### EXERCISE INSTRUCTIONS
Scan the lines below for the string "about" and copy every one that has it.

### EXERCISE MATERIALS
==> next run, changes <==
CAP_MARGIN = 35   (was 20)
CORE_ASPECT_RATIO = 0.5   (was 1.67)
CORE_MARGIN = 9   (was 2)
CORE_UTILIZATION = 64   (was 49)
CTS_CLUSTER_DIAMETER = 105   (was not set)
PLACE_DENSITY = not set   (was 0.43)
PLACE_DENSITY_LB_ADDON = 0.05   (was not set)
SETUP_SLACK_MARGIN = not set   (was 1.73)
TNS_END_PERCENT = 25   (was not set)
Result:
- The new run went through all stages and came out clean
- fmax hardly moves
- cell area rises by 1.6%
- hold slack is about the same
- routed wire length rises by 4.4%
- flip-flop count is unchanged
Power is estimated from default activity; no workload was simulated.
==> flow/design.v <==
module ALU(
  input         clock,
                reset,
                io_flush_valid,
                io_FU_input_valid,
  input  [6:0]  io_FU_input_bits_decoded_instruction_PRD,
  input         io_FU_input_bits_decoded_instruction_RD_valid,
  input  [20:0] io_FU_input_bits_decoded_instruction_IMM,
  input  [2:0]  io_FU_input_bits_decoded_instruction_FUNCT3,
  input  [1:0]  io_FU_input_bits_decoded_instruction_packet_index,
  input  [5:0]  io_FU_input_bits_decoded_instruction_ROB_index,
  input  [3:0]  io_FU_input_bits_decoded_instruction_MOB_index,
  input  [4:0]  io_FU_input_bits_decoded_instruction_instructionType,
  input         io_FU_input_bits_decoded_instruction_needs_ALU,
                io_FU_input_bits_decoded_instruction_needs_branch_unit,
                io_FU_input_bits_decoded_instruction_SUBTRACT,
                io_FU_input_bits_decoded_instruction_MULTIPLY,
                io_FU_input_bits_decoded_instruction_FENCE,
                io_FU_input_bits_decoded_instruction_IS_IMM,
  input  [31:0] io_FU_input_bits_RS1_data,
                io_FU_input_bits_RS2_data,
                io_FU_input_bits_fetch_PC,
  output        io_FU_output_valid,
  output [6:0]  io_FU_output_bits_PRD,
  output [31:0] io_FU_output_bits_RD_data,
  output        io_FU_output_bits_RD_valid,
  output [31:0] io_FU_output_bits_fetch_PC,
  output [3:0]  io_FU_output_bits_MOB_index,
  output [5:0]  io_FU_output_bits_ROB_index,
  output [1:0]  io_FU_output_bits_fetch_packet_index
);
  wire [31:0] RS1_signed = io_FU_input_bits_RS1_data;
  wire [31:0] RS1_unsigned = io_FU_input_bits_RS1_data;
  wire [31:0] instruction_PC =
    io_FU_input_bits_fetch_PC
    + {28'h0, io_FU_input_bits_decoded_instruction_packet_index, 2'h0};
  reg  [31:0] arithmetic_result;
  wire [31:0] IMM_signed =
    {{19{io_FU_input_bits_decoded_instruction_IMM[12]}},
     io_FU_input_bits_decoded_instruction_IMM[12:0]};
  wire [31:0] operand2_unsigned =
    io_FU_input_bits_decoded_instruction_IS_IMM ? IMM_signed : io_FU_input_bits_RS2_data;
  wire [4:0]  shamt = operand2_unsigned[4:0];
  wire        _REMU_T = io_FU_input_bits_decoded_instruction_instructionType == 5'hC;
  wire        _SLTU_T_1 = io_FU_input_bits_decoded_instruction_instructionType == 5'h4;
  wire        _BEQ_T = io_FU_input_bits_decoded_instruction_FUNCT3 == 3'h0;
  wire        ADD =
    (_REMU_T | _SLTU_T_1) & _BEQ_T & ~io_FU_input_bits_decoded_instruction_MULTIPLY
    & ~io_FU_input_bits_decoded_instruction_SUBTRACT;
  wire        SUB =
    (_REMU_T | _SLTU_T_1) & _BEQ_T & ~io_FU_input_bits_decoded_instruction_MULTIPLY
    & io_FU_input_bits_decoded_instruction_SUBTRACT;
  wire        SLL =
    (_REMU_T | _SLTU_T_1) & io_FU_input_bits_decoded_instruction_FUNCT3 == 3'h1
    & ~io_FU_input_bits_decoded_instruction_MULTIPLY;
  wire        _BGE_T = io_FU_input_bits_decoded_instruction_FUNCT3 == 3'h5;
  wire        SRL =
    (_REMU_T | _SLTU_T_1) & _BGE_T & ~io_FU_input_bits_decoded_instruction_MULTIPLY
    & ~io_FU_input_bits_decoded_instruction_SUBTRACT;
  wire        SRA =
    (_REMU_T | _SLTU_T_1) & _BGE_T & ~io_FU_input_bits_decoded_instruction_MULTIPLY
    & io_FU_input_bits_decoded_instruction_SUBTRACT;
  wire        AUIPC =
    io_FU_input_bits_decoded_instruction_instructionType == 5'h5
    & ~io_FU_input_bits_decoded_instruction_MULTIPLY;
  wire        ALU_input_valid =
    io_FU_input_valid & io_FU_input_bits_decoded_instruction_needs_ALU;
  wire        branch_unit_input_valid =
    io_FU_input_valid & io_FU_input_bits_decoded_instruction_needs_branch_unit;
  wire        mult_unit_input_valid =
    io_FU_input_valid & io_FU_input_bits_decoded_instruction_MULTIPLY;
  reg         io_FU_output_valid_REG;
  wire [31:0] add_result = RS1_unsigned + operand2_unsigned;
  wire [31:0] sub_result = RS1_unsigned - operand2_unsigned;
  wire [31:0] _GEN = {27'h0, shamt};
  wire [31:0] sra_result = $signed($signed(RS1_signed) >>> _GEN);
  wire [62:0] _sll_result_T = {31'h0, RS1_unsigned} << shamt;
  reg  [31:0] io_FU_output_bits_fetch_PC_REG;
  reg  [1:0]  io_FU_output_bits_fetch_packet_index_REG;
  reg  [6:0]  io_FU_output_bits_PRD_REG;
  reg         io_FU_output_bits_RD_valid_REG;
  reg  [3:0]  io_FU_output_bits_MOB_index_REG;
  reg  [5:0]  io_FU_output_bits_ROB_index_REG;
  always @(posedge clock) begin
    if (reset)
      arithmetic_result <= 32'h0;
    else begin
      arithmetic_result <=
        ADD
          ? add_result
          : SUB
              ? sub_result
              : (_REMU_T | _SLTU_T_1)
                & io_FU_input_bits_decoded_instruction_FUNCT3 == 3'h4
                & ~io_FU_input_bits_decoded_instruction_MULTIPLY
                  ? RS1_unsigned ^ operand2_unsigned
                  : (_REMU_T | _SLTU_T_1)
                    & io_FU_input_bits_decoded_instruction_FUNCT3 == 3'h6
                    & ~io_FU_input_bits_decoded_instruction_MULTIPLY
                      ? RS1_unsigned | operand2_unsigned
                      : (_REMU_T | _SLTU_T_1)
                        & (&io_FU_input_bits_decoded_instruction_FUNCT3)
                        & ~io_FU_input_bits_decoded_instruction_MULTIPLY
                          ? RS1_unsigned & operand2_unsigned
                          : SLL
                              ? _sll_result_T[31:0]
                              : SRL
                                  ? RS1_unsigned >> _GEN
                                  : SRA
                                      ? sra_result
                                      : (_REMU_T | _SLTU_T_1)
                                        & io_FU_input_bits_decoded_instruction_FUNCT3 == 3'h2
                                        & ~io_FU_input_bits_decoded_instruction_MULTIPLY
                                          ? {31'h0,
                                             $signed(RS1_signed) < $signed(io_FU_input_bits_decoded_instruction_IS_IMM
                                                                             ? IMM_signed
                                                                             : io_FU_input_bits_RS2_data)}
                                          : (_REMU_T | _SLTU_T_1)
                                            & io_FU_input_bits_decoded_instruction_FUNCT3 == 3'h3
                                            & ~io_FU_input_bits_decoded_instruction_MULTIPLY
                                              ? {31'h0, RS1_unsigned < operand2_unsigned}
                                              : io_FU_input_bits_decoded_instruction_instructionType == 5'hD
                                                & ~io_FU_input_bits_decoded_instruction_MULTIPLY
                                                  ? {io_FU_input_bits_decoded_instruction_IMM[19:0],
                                                     12'h0}
                                                  : 32'h0;
    end
    io_FU_output_valid_REG <=
      ALU_input_valid & ~io_flush_valid | io_FU_input_bits_decoded_instruction_FENCE;
    io_FU_output_bits_fetch_PC_REG <= io_FU_input_bits_fetch_PC;
    io_FU_output_bits_fetch_packet_index_REG <=
      io_FU_input_bits_decoded_instruction_packet_index;
    io_FU_output_bits_PRD_REG <= io_FU_input_bits_decoded_instruction_PRD;
    io_FU_output_bits_RD_valid_REG <= io_FU_input_bits_decoded_instruction_RD_valid;
    io_FU_output_bits_MOB_index_REG <= io_FU_input_bits_decoded_instruction_MOB_index;
    io_FU_output_bits_ROB_index_REG <= io_FU_input_bits_decoded_instruction_ROB_index;
  end  
  assign io_FU_output_valid = io_FU_output_valid_REG & ~io_flush_valid;
  assign io_FU_output_bits_PRD = io_FU_output_bits_PRD_REG;
  assign io_FU_output_bits_RD_data = arithmetic_result;
  assign io_FU_output_bits_RD_valid = io_FU_output_bits_RD_valid_REG;
  assign io_FU_output_bits_fetch_PC = io_FU_output_bits_fetch_PC_REG;
  assign io_FU_output_bits_MOB_index = io_FU_output_bits_MOB_index_REG;
  assign io_FU_output_bits_ROB_index = io_FU_output_bits_ROB_index_REG;
  assign io_FU_output_bits_fetch_packet_index = io_FU_output_bits_fetch_packet_index_REG;
endmodule
// PIEZO_reality_and_damedame
module PIEZO_reality_and_damedame(RESETN,CLK_1MHZ,A,T,SONG );
make LEC_CHECK=0 ABC_AREA=1 CAP_MARGIN=20 CELL_PAD_IN_SITES_DETAIL_PLACEMENT=2 CORE_ASPECT_RATIO=0.52 CORE_MARGIN=5 CORE_UTILIZATION=55 CTS_CLUSTER_DIAMETER=281 CTS_CLUSTER_SIZE=16 GPL_ROUTABILITY_DRIVEN=1 GPL_TIMING_DRIVEN=1 HOLD_SLACK_MARGIN=0.29 PLACE_DENSITY=0.52 SETUP_SLACK_MARGIN=-0.76 SLEW_MARGIN=20 TNS_END_PERCENT=100 finish   # period 9.2 ns
run.sh (not shown) runs the stock make flow with config.mk's settings and CLKGATE_MAP_FILE=.
The first run never finished: it broke off in 3_5_place_dp with DPL-0033.
Change:
ABC_AREA = not set   (was 1)
CELL_PAD_IN_SITES_DETAIL_PLACEMENT = not set   (was 2)
CORE_ASPECT_RATIO = not set   (was 0.52)
CORE_MARGIN = 2   (was 5)
CORE_UTILIZATION = 72   (was 55)
CTS_CLUSTER_DIAMETER = not set   (was 281)
CTS_CLUSTER_SIZE = not set   (was 16)
GPL_ROUTABILITY_DRIVEN = not set   (was 1)
GPL_TIMING_DRIVEN = not set   (was 1)
HOLD_SLACK_MARGIN = not set   (was 0.29)
PLACE_DENSITY = 0.66   (was 0.52)
SETUP_SLACK_MARGIN = not set   (was -0.76)
TNS_END_PERCENT = not set   (was 100)
clock period = 10.0 ns   (was 9.2 ns; I/O delays follow)
After rerunning:
- This time the run produced a clean layout
- die area drops by about 33%
- area after synthesis drops by 5.2%
- synthesized cell count drops by 21%

========
PIEZO_reality_and_damedame again, from the RTL that the note above started with.
clock: 2.98 ns
lec_check: 0
cap_margin: 0
core_margin: 2
core_utilization: 72
cts_cluster_diameter: 40
cts_cluster_size: 22
setup_slack_margin: -0.29
slew_margin: 20
The baseline reached the layout checks and failed them: negative setup slack.
Rerun with:
--- a/flow/config.mk
+++ b/flow/config.mk
@@ -7,8 +7,9 @@
 export LEC_CHECK = 0
-export CAP_MARGIN = 0
+export CAP_MARGIN = 10
 export CORE_MARGIN = 2
 export CORE_UTILIZATION = 72
-export CTS_CLUSTER_DIAMETER = 40
-export CTS_CLUSTER_SIZE = 22
-export SETUP_SLACK_MARGIN = -0.29
+export CTS_CLUSTER_DIAMETER = 91
+export CTS_CLUSTER_SIZE = 25
+export PLACE_DENSITY = 0.95
+export SETUP_SLACK_MARGIN = -0.28
 export SLEW_MARGIN = 20
What happened:
- The changed run finished but fails on negative setup slack
- worst setup slack is worse by 240 ps
- total power came out lower by 24%
- worst hold slack improved by 65 ps
- register-to-register slack is worse by 240 ps
- global-route usage goes down by 4.8 points
- synthesized cell count is unchanged
- fmax goes down by 6.7%
- sequential cell count is unchanged
- clock skew goes down by 7.6 ps
- first-iteration DRC count went up by 16%
- combinational power hardly moves
Rerun with:
==> flow/config.mk (replaced) <==
export PLATFORM = sky130hd
export DESIGN_NAME = PIEZO_reality_and_damedame
export DESIGN_NICKNAME = PIEZO_reality_and_damedame
export VERILOG_FILES = /design/flow/design.v
export SDC_FILE = /design/flow/constraint.sdc
export NUM_CORES = 4
export LEC_CHECK = 0
export CAP_MARGIN = 20
export CORE_MARGIN = 2
export CORE_UTILIZATION = 66
export SLEW_MARGIN = 20
==> flow/constraint.sdc (replaced) <==
create_clock -name core_clock -period 7.87 [get_ports {CLK_1MHZ}]
set_input_delay 1.5740 -clock core_clock [delete_from_list [all_inputs] [get_ports {CLK_1MHZ}]]
set_output_delay 1.5740 -clock core_clock [all_outputs]
set_load 0.01 [all_outputs]
Result: The new run passed the timing, DRC and antenna checks; non-clock buffer count is lower by 114; synthesized cell count stays the same; worst setup slack is better by 3600 ps; final area is lower by 5.1%.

### SOLUTION BELOW
- hold slack is about the same
- die area drops by about 33%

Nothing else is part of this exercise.